ABOUT THIS EXERCISE: When you reach the line containing "export DESIGN_NAME = fpm" in the entries below, start writing out each line exactly, and stop after the line containing "Sum of routed".

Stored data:

BEGIN

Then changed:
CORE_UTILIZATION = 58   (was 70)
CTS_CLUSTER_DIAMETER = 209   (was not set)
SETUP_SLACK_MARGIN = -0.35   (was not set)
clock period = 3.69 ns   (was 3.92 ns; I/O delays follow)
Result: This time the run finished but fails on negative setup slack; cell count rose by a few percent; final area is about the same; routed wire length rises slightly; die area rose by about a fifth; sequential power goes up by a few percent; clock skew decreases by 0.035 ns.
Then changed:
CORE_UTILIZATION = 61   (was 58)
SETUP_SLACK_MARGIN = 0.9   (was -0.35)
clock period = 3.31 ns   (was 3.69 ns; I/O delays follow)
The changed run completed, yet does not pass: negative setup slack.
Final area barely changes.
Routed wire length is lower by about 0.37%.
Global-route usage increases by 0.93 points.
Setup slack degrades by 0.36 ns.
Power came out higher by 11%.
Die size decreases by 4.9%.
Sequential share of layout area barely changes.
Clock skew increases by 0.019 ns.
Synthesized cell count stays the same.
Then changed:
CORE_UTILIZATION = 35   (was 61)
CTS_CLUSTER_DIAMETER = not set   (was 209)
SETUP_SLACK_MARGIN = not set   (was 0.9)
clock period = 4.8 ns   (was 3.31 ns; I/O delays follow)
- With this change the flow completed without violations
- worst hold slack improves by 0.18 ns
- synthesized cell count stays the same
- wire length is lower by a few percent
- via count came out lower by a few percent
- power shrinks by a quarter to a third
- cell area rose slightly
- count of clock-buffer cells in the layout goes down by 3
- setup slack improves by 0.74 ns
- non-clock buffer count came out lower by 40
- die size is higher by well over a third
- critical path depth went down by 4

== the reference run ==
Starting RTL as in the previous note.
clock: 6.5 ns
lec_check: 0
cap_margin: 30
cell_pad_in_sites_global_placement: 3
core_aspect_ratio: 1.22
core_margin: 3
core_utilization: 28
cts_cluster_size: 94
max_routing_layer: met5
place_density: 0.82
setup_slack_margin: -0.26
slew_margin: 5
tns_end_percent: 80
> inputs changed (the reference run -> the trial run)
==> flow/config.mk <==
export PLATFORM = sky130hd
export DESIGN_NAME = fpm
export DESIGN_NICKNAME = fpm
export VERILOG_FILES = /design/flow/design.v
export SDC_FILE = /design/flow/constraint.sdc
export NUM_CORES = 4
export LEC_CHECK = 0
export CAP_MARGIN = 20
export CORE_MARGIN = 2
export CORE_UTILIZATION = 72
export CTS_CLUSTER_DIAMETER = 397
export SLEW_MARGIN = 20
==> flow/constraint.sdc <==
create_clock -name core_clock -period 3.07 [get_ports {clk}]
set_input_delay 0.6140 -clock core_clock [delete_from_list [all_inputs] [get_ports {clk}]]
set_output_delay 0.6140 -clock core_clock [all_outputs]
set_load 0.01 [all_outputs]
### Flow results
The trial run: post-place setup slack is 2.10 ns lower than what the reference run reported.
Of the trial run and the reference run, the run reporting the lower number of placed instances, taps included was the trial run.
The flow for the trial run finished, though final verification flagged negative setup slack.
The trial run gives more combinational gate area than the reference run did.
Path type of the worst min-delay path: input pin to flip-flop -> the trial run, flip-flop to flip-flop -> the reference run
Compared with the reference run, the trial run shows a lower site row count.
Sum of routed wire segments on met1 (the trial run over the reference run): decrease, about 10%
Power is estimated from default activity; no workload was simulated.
==> flow/design.v (excerpt) <==
module PWM_duty_cycle (
    input clk,            
    input rst,            
    input pwm_in,         
    output reg [7:0] duty_cycle   
);
clock: 40.6 ns
lec_check: 0
abc_area: 1
cap_margin: 20
cell_pad_in_sites_detail_placement: 0
cell_pad_in_sites_global_placement: 0
core_margin: 2
core_utilization: 69
cts_cluster_size: 43
min_routing_layer: met1
place_density_lb_addon: 0.29
setup_slack_margin: 4.86
slew_margin: 20
run.sh (not shown) runs the stock make flow with config.mk's settings and CLKGATE_MAP_FILE=.
The baseline died in 3_5_place_dp.
Edit:
--- a/flow/config.mk
+++ b/flow/config.mk
@@ -8 +7,0 @@
-export ABC_AREA = 1
@@ -13 +12 @@
-export CORE_UTILIZATION = 69
+export CORE_UTILIZATION = 24
@@ -16,2 +15,2 @@
-export PLACE_DENSITY_LB_ADDON = 0.29
-export SETUP_SLACK_MARGIN = 4.86
+export PLACE_DENSITY_LB_ADDON = 0.09
+export SETUP_SLACK_MARGIN = 0.82
@@ -18,0 +18 @@
+export TNS_END_PERCENT = 5
==> flow/constraint.sdc (replaced) <==
create_clock -name core_clock -period 62.0 [get_ports {clk}]
set_input_delay 12.4000 -clock core_clock [delete_from_list [all_inputs] [get_ports {clk}]]
set_output_delay 12.4000 -clock core_clock [all_outputs]
set_load 0.01 [all_outputs]
The new run ran to the end with violations: negative setup slack; synthesized cell count went down by 21%; synthesized area is lower by 5.4%; die area rose to 2.7 times its value.
Edit:
--- a/flow/config.mk
+++ b/flow/config.mk
@@ -12 +12 @@
-export CORE_UTILIZATION = 24
+export CORE_UTILIZATION = 72
@@ -13,0 +14 @@
+export MAX_ROUTING_LAYER = met4
@@ -15 +16 @@
-export PLACE_DENSITY_LB_ADDON = 0.09
+export PLACE_DENSITY = 0.67
@@ -18 +18,0 @@
-export TNS_END_PERCENT = 5
==> flow/constraint.sdc (replaced) <==
create_clock -name core_clock -period 86.4 [get_ports {clk}]
set_input_delay 17.2800 -clock core_clock [delete_from_list [all_inputs] [get_ports {clk}]]
set_output_delay 17.2800 -clock core_clock [all_outputs]
set_load 0.01 [all_outputs]
- The changed run produced a layout that fails on max-capacitance violations, max-slew violations, negative setup slack
- critical path depth goes down by 28
- clock-buffer cell count stays the same
- setup slack gets better by 18 ns
- via count goes up by 2.2%
- synthesized cell count stays the same
- utilization goes up by 49 points
- first-iteration DRC count goes up to 3.1 times its value
- clock skew goes down by 0.014 ns
- die area goes down by 66%
Edit:
==> flow/config.mk (replaced) <==
export PLATFORM = sky130hd
export DESIGN_NAME = PWM_duty_cycle
export DESIGN_NICKNAME = PWM_duty_cycle
export VERILOG_FILES = /design/flow/design.v
export SDC_FILE = /design/flow/constraint.sdc
export NUM_CORES = 4
export LEC_CHECK = 0
export CAP_MARGIN = 20
export CORE_MARGIN = 2
export CORE_UTILIZATION = 65
export MAX_ROUTING_LAYER = met4
export SLEW_MARGIN = 20
==> flow/constraint.sdc (replaced) <==
create_clock -name core_clock -period 84.0 [get_ports {clk}]
set_input_delay 16.8000 -clock core_clock [delete_from_list [all_inputs] [get_ports {clk}]]
set_output_delay 16.8000 -clock core_clock [all_outputs]
set_load 0.01 [all_outputs]
The new run completed, yet does not pass: negative setup slack.
Maximum frequency climbs by 3.9%.
Clock skew is about the same.
Design area climbs by 1.5%.
Die size climbs by 11%.
Synthesized area stays the same.
Final cell count climbs by 3.2%.
Wire length drops by 7.1%.
Count of clock-buffer cells in the layout stays the same.

* * *

PWM_duty_cycle again, from the RTL that the note above started with.
export LEC_CHECK = 0
export ABC_AREA = 1
export CAP_MARGIN = 10
export CORE_MARGIN = 2
export CORE_UTILIZATION = 71
export CTS_CLUSTER_DIAMETER = 342
export CTS_CLUSTER_SIZE = 34
export HOLD_SLACK_MARGIN = -0.1
export MAX_ROUTING_LAYER = met4
export PLACE_DENSITY = 0.63
export SLEW_MARGIN = 20
create_clock -name core_clock -period 61.4 [get_ports {clk}]
The first run did not get past global routing (5_1_grt) on GRT-0232.
Next try:
ABC_AREA = default   (was 1)
CAP_MARGIN = 20   (was 10)
CORE_UTILIZATION = 40   (was 71)
CTS_CLUSTER_DIAMETER = default   (was 342)
CTS_CLUSTER_SIZE = default   (was 34)
HOLD_SLACK_MARGIN = default   (was -0.1)
MAX_ROUTING_LAYER = default   (was met4)
PLACE_DENSITY = default   (was 0.63)
clock period = 110.0 ns   (was 61.4 ns; I/O delays follow)
This time the run went through all stages and came out clean.
Synthesized cell count drops by about a fifth.
Die size climbs by well over a third.
Synthesized area drops by a few percent.
Next try:
CORE_ASPECT_RATIO = 0.5   (was default)
CORE_UTILIZATION = 32   (was 40)
CTS_CLUSTER_DIAMETER = 248   (was default)
CTS_CLUSTER_SIZE = 10   (was default)
PLACE_DENSITY_LB_ADDON = 0.05   (was default)
TNS_END_PERCENT = 10   (was default)
Result: The changed run finished with timing, DRC and antenna clean; utilization drops by 7.7 points; design area rises by about 1.4%; die size rose by about 25%.
Next try:
CORE_ASPECT_RATIO = default   (was 0.5)
CORE_UTILIZATION = 63   (was 32)
CTS_CLUSTER_DIAMETER = default   (was 248)
CTS_CLUSTER_SIZE = default   (was 10)
PLACE_DENSITY_LB_ADDON = default   (was 0.05)
TNS_END_PERCENT = default   (was 10)
clock period = 111.0 ns   (was 110.0 ns; I/O delays follow)
Effect: The new run finished clean. Area after synthesis does not change. Wire length falls by 13%. Maximum frequency came out lower by 1.1%. Global-route usage increases by 16 points. Design area is lower by 3.3%. Synthesized cell count does not change. Critical path depth falls by 1. First-iteration DRC count increases by 34%. Final cell count decreases by 12%. Utilization grows by 31 points.
Next try:
CORE_ASPECT_RATIO = 0.5   (was default)
CORE_UTILIZATION = 40   (was 63)
PLACE_DENSITY_LB_ADDON = 0.05   (was default)
TNS_END_PERCENT = 10   (was default)
clock period = 110.0 ns   (was 111.0 ns; I/O delays follow)
Setup slack got worse by 110 ps.
Register-to-register slack got worse by 110 ps.
Global-route usage decreases by 12 points.
First-iteration DRC count shrinks by about a fifth.
Routed wire length went up by roughly a tenth.
Final cell count is higher by a little under a tenth.

* * *

Setup of wip/lagoon:
Starting RTL as in the previous note.
make LEC_CHECK=0 ABC_AREA=1 CAP_MARGIN=20 CORE_ASPECT_RATIO=0.93 CORE_MARGIN=2 CORE_UTILIZATION=72 CTS_CLUSTER_SIZE=10 PLACE_DENSITY=0.38 SLEW_MARGIN=20 TNS_END_PERCENT=10 finish   # period 65.2 ns
[flow] wip/lagoon | stages: complete | final checks: fail | reason: setup timing
### wip/lagoon -> wip/delta
Settings: clearing CORE_ASPECT_RATIO, which used to be 0.93; swapping 10 for 72 in CTS_CLUSTER_SIZE; clearing PLACE_DENSITY, which used to be 0.38; swapping 72 for 69 in CORE_UTILIZATION; clearing TNS_END_PERCENT, which used to be 10; swapping 65.2 for 46.2 in the clock period (ns, I/O delays scaled along).
Results
- wip/delta failed in detailed placement (3_5_place_dp) with DPL-0038.
- wip/lagoon → wip/delta: number of top-level design ports essentially unchanged; post-synthesis cell count from yosys saw little to no change; core utilization at floorplan lost 3.0 points.
- Against wip/lagoon, final weighted congestion in routability-driven placement in wip/delta rose slightly.
- Number of rows in the core area in wip/delta is 5.9% higher than in wip/lagoon
- Compared to wip/lagoon, wip/delta was floorplanned on a bigger die.
Modified inputs, wip/onyx compared to wip/delta
Settings: ABC_AREA: 1 -> unset; CORE_UTILIZATION: 69 -> 40; CTS_CLUSTER_SIZE: 72 -> unset; the clock period (ns, I/O delays scaled along): 46.2 -> 104.0.
==> comparison <==
Both conditions hold for wip/onyx: the flow ran to the end and the final layout passed the timing, DRC and antenna checks.
Die size: wip/onyx exceeds wip/delta
Delta (wip/onyx minus wip/delta): number of cell rows higher, synthesized chip area reported by yosys moved down, height of the chip now larger, distinct cell type count of the synthesized netlist grew by about 120%.
On wip/onyx: global placement routability congestion is about 10% lower than what wip/delta gave.
Taking wip/delta as the reference, in wip/onyx width of the die higher; post-synthesis compound-gate area fraction increased by 16 points relative to the old numbers.
The final reports for wip/onyx and wip/delta show summed instance area of the synthesized netlist lower in the former.
Initial cell density of the core ends up higher on wip/delta.
wip/delta -> wip/onyx: synthesized cell count decreased by more than 10%
Modified inputs, wip/ember compared to wip/onyx
Settings: setting HOLD_SLACK_MARGIN to -0.1 for the first time; changing CORE_UTILIZATION from 40 to 70; setting CTS_CLUSTER_DIAMETER to 351 for the first time; setting MAX_ROUTING_LAYER to met4 for the first time; changing the clock period (ns, I/O delays scaled along) from 104.0 to 84.0.
- Complete run, failing final checks: wip/ember, reason capacitance limit, slew limit, setup timing.
- wip/ember and wip/onyx ended up with roughly the same number of buffers added to fix hold violations after cts.
- Changes observed in wip/ember relative to wip/onyx: area taken by flip-flops and latches ~0 delta, post-placement cell area went up about 9%.
- In terms of logic depth of the worst path, buffers included, wip/ember and wip/onyx differ only marginally.
- Comparing worst hold slack for wip/onyx and wip/ember, the smaller number came from wip/onyx.
- wip/ember vs wip/onyx: number of antenna violations at the first check in global routing up in wip/ember
- wip/ember reports a higher peak clock frequency supported by timing than wip/onyx does.

* * *

== alpha ==
PWM_duty_cycle again, from the RTL that the note above started with.
make LEC_CHECK=0 ABC_AREA=1 CAP_MARGIN=20 CORE_MARGIN=2 CORE_UTILIZATION=72 CTS_CLUSTER_DIAMETER=371 CTS_CLUSTER_SIZE=100 PLACE_DENSITY=0.43 SLEW_MARGIN=20 TNS_END_PERCENT=10 finish   # period 50.0 ns
alpha is listed as incomplete: the tool reported an error in detailed placement (3_5_place_dp) and the run ended there.
## Diff of input files: beta against alpha
-- flow/config.mk --
<<< alpha, line 12
export CTS_CLUSTER_DIAMETER = 371
export CTS_CLUSTER_SIZE = 100
export PLACE_DENSITY = 0.43
>>> beta, line 12
<<< alpha, line 16
export TNS_END_PERCENT = 10
>>> beta, line 13
==> flow/constraint.sdc <==
create_clock -name core_clock -period 111.0 [get_ports {clk}]
set_input_delay 22.2000 -clock core_clock [delete_from_list [all_inputs] [get_ports {clk}]]
set_output_delay 22.2000 -clock core_clock [all_outputs]
set_load 0.01 [all_outputs]
--- outcome ---
Across alpha and beta, a clean result was obtained everywhere but in alpha. Number of rows created at floorplan: alpha vs beta — no meaningful difference. Reported for beta and alpha, number of distinct library cells after synthesis turned out identical to the last digit. As far as area enclosed by the die boundary goes, beta and alpha are indistinguishable; the numbers are identical. beta has final weighted congestion in routability-driven placement below what alpha had. On yosys cell count, beta and alpha are basically level.
## Diff of input files: gamma against beta
-- flow/config.mk --
<<< beta, line 12
>>> gamma, line 12
export CTS_CLUSTER_DIAMETER = 255
export CTS_CLUSTER_SIZE = 98
export PLACE_DENSITY = 0.38
<<< beta, line 13
>>> gamma, line 16
export TNS_END_PERCENT = 10
==> flow/constraint.sdc <==
create_clock -name core_clock -period 65.2 [get_ports {clk}]
set_input_delay 13.0400 -clock core_clock [delete_from_list [all_inputs] [get_ports {clk}]]
set_output_delay 13.0400 -clock core_clock [all_outputs]
set_load 0.01 [all_outputs]
### Flow results
- gamma completed end to end; final checks failed (negative setup slack).
- beta completed every stage of the flow, and the final layout passed the timing, DRC and antenna checks.
- For highest achievable clock rate, dividing the value from beta by the value from gamma gives 0.78.
- Global routing met2 resource utilization: gamma > beta
- For the number of buffers other than clock buffers in the final layout, gamma came in about 1000% higher than beta did.
- Cmp beta and gamma / final worst slack / lower: gamma
==> run P: inputs <==
==> flow/design.v <==
module ChipInterface #(parameter FRE = 25000000, parameter DEBOUNCE = FRE / 100) (
    input logic clock,
    input logic confirm,
    input logic clear,
    input logic algorithm_select_mode,
    input reset,
    input logic enter0, enter1,
    output logic [5:0] led
  );
  logic confirm_sync, clear_sync, enter0_sync, enter1_sync, algorithm_select_mode_sync;
  logic enter0_valid_press, enter1_valid_press, clear_valid_press, confirm_valid_press, algorithm_select_mode_valid_press;
  logic [11:0] password_current, password_next;
  logic [11:0] password_ref;
  logic [5:0] OTP;
  logic change_current, change_next;
  logic [31:0] cnt_current, cnt_next;
  logic [1:0] wrong_password_time_current, wrong_password_time_next;
  logic algorithm_selet_current, algorithm_selet_next;
  logic [2:0] algorithm_mode_current, algorithm_mode_next;
  password_generator password_generator_inst(
    .clock(clock),
    .reset(reset),  
    .algorithm_select(algorithm_mode_current),
    .OTP(OTP), 
    .password(password_ref));
  FF2_Synchronizer confirm_sync_ (
    .clock(clock),
    .button(confirm),
    .sync_button(confirm_sync)
  );
  FF2_Synchronizer clear_sync_ (
    .clock(clock),
    .button(clear),
    .sync_button(clear_sync)
  );
  FF2_Synchronizer enter0_sync_ (
    .clock(clock),
    .button(enter0),
    .sync_button(enter0_sync)
  );
  FF2_Synchronizer enter1_sync_ (
    .clock(clock),
    .button(enter1),
    .sync_button(enter1_sync)
  );
  FF2_Synchronizer algorithm_select_mode_sync_ (
    .clock(clock),
    .button(algorithm_select_mode),
    .sync_button(algorithm_select_mode_sync)
  );
  button_handler #(.COUNT_MAX(DEBOUNCE)) confirm_valid(.clock(clock), .reset(reset), .btn(confirm_sync), .valid_press(confirm_valid_press));
  button_handler #(.COUNT_MAX(DEBOUNCE)) clear_valid(.clock(clock), .reset(reset), .btn(clear_sync), .valid_press(clear_valid_press));
  button_handler #(.COUNT_MAX(DEBOUNCE)) enter0_valid(.clock(clock), .reset(reset), .btn(enter0_sync), .valid_press(enter0_valid_press));
  button_handler #(.COUNT_MAX(DEBOUNCE)) enter1_valid(.clock(clock), .reset(reset), .btn(enter1_sync), .valid_press(enter1_valid_press));
  button_handler #(.COUNT_MAX(DEBOUNCE)) algorithm_select_mode_valid(.clock(clock), .reset(reset), .btn(algorithm_select_mode_sync), .valid_press(algorithm_select_mode_valid_press));
  OTP_generator inst_OTP_generator(.clock(clock), .reset(reset), .change(change_current), .OTP(OTP));
  typedef enum logic [2:0] {IDLE = 3'b000, 
                            TIMEOUT = 3'b001, 
                            INPUT = 3'b010, 
                            VERIFY = 3'b011, 
                            PASS = 3'b100, 
                            FAIL = 3'b101, 
                            LOCK = 3'b110,
                            ALGO_SELECT = 3'b111} state_t;
  state_t current_state, next_state;
  always_ff @(posedge clock or posedge reset) begin 
    if(reset) begin
      current_state <= IDLE;
      password_current <= 0;
      change_current <= 0;
      wrong_password_time_current <= 0;
      algorithm_selet_current <= 0;
      algorithm_mode_current <= 0;
      cnt_current <= 0;
    end
    else begin
      current_state <= next_state;
      password_current <= password_next;
      change_current <= change_next;
      wrong_password_time_current <= wrong_password_time_next;
      algorithm_selet_current <= algorithm_selet_next;
      algorithm_mode_current <= algorithm_mode_next;
      cnt_current <= cnt_next;
    end
  end
  always_comb begin
    case(current_state)
      IDLE: begin
        wrong_password_time_next = wrong_password_time_current;
        algorithm_mode_next = algorithm_mode_current;
        if(cnt_current == 60 * FRE -1) begin
          next_state = TIMEOUT;
          password_next = 0;
          change_next = 1;
          algorithm_selet_next = 0;
          cnt_next = 0;
        end
        else if(algorithm_select_mode_valid_press) begin
            algorithm_selet_next = 1;
            next_state = INPUT;
            change_next = 0;
            password_next = 0;
            cnt_next = 0;
        end
        else if(enter0_valid_press)begin
           cnt_next = 0;
           next_state = INPUT;
           password_next = {password_current[10:0],1'b0};
           change_next = 0;
           algorithm_selet_next = 0;
        end 
        else if(enter1_valid_press)begin
           cnt_next = 0;
           next_state = INPUT;
           password_next = {password_current[10:0],1'b1};
           change_next = 0;
           algorithm_selet_next = 0;
        end 
        else begin
          cnt_next = cnt_current + 1;
          next_state = IDLE;
          password_next = 0;
          change_next = 0;
          algorithm_selet_next = 0;
        end
      end
      TIMEOUT: begin
        next_state = IDLE;
        wrong_password_time_next = wrong_password_time_current;
        cnt_next = cnt_current + 1;
        password_next = 0;
        change_next = 0;
        algorithm_selet_next = 0;
        algorithm_mode_next = algorithm_mode_current;
      end
      INPUT:begin
        wrong_password_time_next = wrong_password_time_current;
        cnt_next = 0;
        change_next = 0;
        algorithm_selet_next = algorithm_selet_current;
        algorithm_mode_next = algorithm_mode_current;
        if(confirm_valid_press) begin
           next_state = VERIFY;
           password_next = password_current;
        end
        else if(clear_valid_press) begin
           next_state = INPUT;
           password_next = 0;
        end
        else if(enter0_valid_press) begin
           next_state = INPUT;
           password_next = {password_current[10:0],1'b0};
        end 
        else if(enter1_valid_press)begin
           next_state = INPUT;
           password_next = {password_current[10:0],1'b1};
        end
        else begin
          next_state = INPUT;
          password_next = password_current;
        end
      end
      VERIFY: begin
        cnt_next = 0;
        password_next = 0;
        change_next = 0;
        algorithm_selet_next = algorithm_selet_current;
        algorithm_mode_next = algorithm_mode_current;
        if(password_current == password_ref) begin
            next_state = PASS;
            wrong_password_time_next = wrong_password_time_current;
        end
        else begin
            next_state = FAIL;
            wrong_password_time_next = wrong_password_time_current + 1;
        end
      end
      PASS: begin
        wrong_password_time_next = wrong_password_time_current;
        password_next = 0;
        algorithm_selet_next = algorithm_selet_current;
        algorithm_mode_next = algorithm_mode_current;
        if(cnt_current == 6 * FRE) begin
          if(algorithm_selet_current == 1) begin
              next_state = ALGO_SELECT;
              change_next = 0;
          end
          else begin
              next_state = IDLE;
              change_next = 1;
          end
          cnt_next = 0;
        end 
        else begin
          cnt_next = cnt_current + 1;
          next_state = PASS;
          change_next = 0;
        end
      end
      ALGO_SELECT : begin
        password_next = 0;
        cnt_next = 0;
        algorithm_selet_next = 0;
        wrong_password_time_next = wrong_password_time_current;
        if(confirm_valid_press) begin
           next_state = IDLE;
           algorithm_mode_next = algorithm_mode_current;
           change_next = 1;
        end
        else if(clear_valid_press) begin
           next_state = ALGO_SELECT;
           algorithm_mode_next = 0;
           change_next = 0;
        end
        else if(enter0_valid_press) begin
           next_state = ALGO_SELECT;
           algorithm_mode_next = {algorithm_mode_current[1:0],1'b0};
           change_next = 0;
        end 
        else if(enter1_valid_press)begin
           next_state = ALGO_SELECT;
           algorithm_mode_next = {algorithm_mode_current[1:0],1'b1};
           change_next = 0;
        end
        else begin
           next_state = ALGO_SELECT;
           algorithm_mode_next = algorithm_mode_current;
           change_next = 0;
        end
      end
      FAIL: begin
        algorithm_mode_next = algorithm_mode_current;
        wrong_password_time_next = wrong_password_time_current;
        password_next = 0;
        algorithm_selet_next = 0;
        if(cnt_current == 6 * FRE) begin
          change_next = 1;
          cnt_next = 0;
          next_state = LOCK;
        end 
        else begin
          cnt_next = cnt_current + 1;
          next_state = FAIL;
          change_next = 0;
        end
      end
      LOCK: begin
         algorithm_mode_next = algorithm_mode_current;
         cnt_next = cnt_current + 1;
         wrong_password_time_next = wrong_password_time_current;
         password_next = 0;
         algorithm_selet_next = 0;
         if(wrong_password_time_current == 1) begin
            if(cnt_current == 15 * FRE) begin
              next_state = IDLE;
              change_next = 1;
              cnt_next = 0;
            end
            else begin
              next_state = LOCK;
              change_next = 0;
            end
         end
         else if (wrong_password_time_current == 2) begin
            if(cnt_current == 30 * FRE) begin
              next_state = IDLE;
              change_next = 1;
              cnt_next = 0;
            end
            else begin
               next_state = LOCK;
              change_next = 0;
            end 
         end
         else begin
            if(cnt_current == 60 * FRE) begin
                 next_state = IDLE;
                 change_next = 1;
                 cnt_next = 0;
            end
            else begin
              next_state = LOCK;
              change_next = 0;
            end
         end
      end
    endcase
  end
  always_ff @(posedge clock or posedge reset) begin
    if(reset) led <= 6'b0;
    else if(current_state == PASS) led <= 6'b111111;
    else if(current_state == ALGO_SELECT) begin
        led <= {4'b0, algorithm_mode_current};
    end
    else if(current_state == FAIL) begin
    if ((cnt_current >= FRE*1 && cnt_current < FRE*2) || 
        (cnt_current >= FRE*3 && cnt_current < FRE*4) || 
        (cnt_current >= FRE*5 && cnt_current < FRE*6))
        led <= 6'b0; 
    else
        led <= 6'b111111; 
    end
    else if(current_state == LOCK) led <= 6'b101010;
    else led <= OTP;
  end
endmodule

END

REPLY:
export DESIGN_NAME = fpm
export DESIGN_NICKNAME = fpm
export VERILOG_FILES = /design/flow/design.v
export SDC_FILE = /design/flow/constraint.sdc
export NUM_CORES = 4
export LEC_CHECK = 0
export CAP_MARGIN = 20
export CORE_MARGIN = 2
export CORE_UTILIZATION = 72
export CTS_CLUSTER_DIAMETER = 397
export SLEW_MARGIN = 20
==> flow/constraint.sdc <==
create_clock -name core_clock -period 3.07 [get_ports {clk}]
set_input_delay 0.6140 -clock core_clock [delete_from_list [all_inputs] [get_ports {clk}]]
set_output_delay 0.6140 -clock core_clock [all_outputs]
set_load 0.01 [all_outputs]
### Flow results
The trial run: post-place setup slack is 2.10 ns lower than what the reference run reported.
Of the trial run and the reference run, the run reporting the lower number of placed instances, taps included was the trial run.
The flow for the trial run finished, though final verification flagged negative setup slack.
The trial run gives more combinational gate area than the reference run did.
Path type of the worst min-delay path: input pin to flip-flop -> the trial run, flip-flop to flip-flop -> the reference run
Compared with the reference run, the trial run shows a lower site row count.
Sum of routed wire segments on met1 (the trial run over the reference run): decrease, about 10%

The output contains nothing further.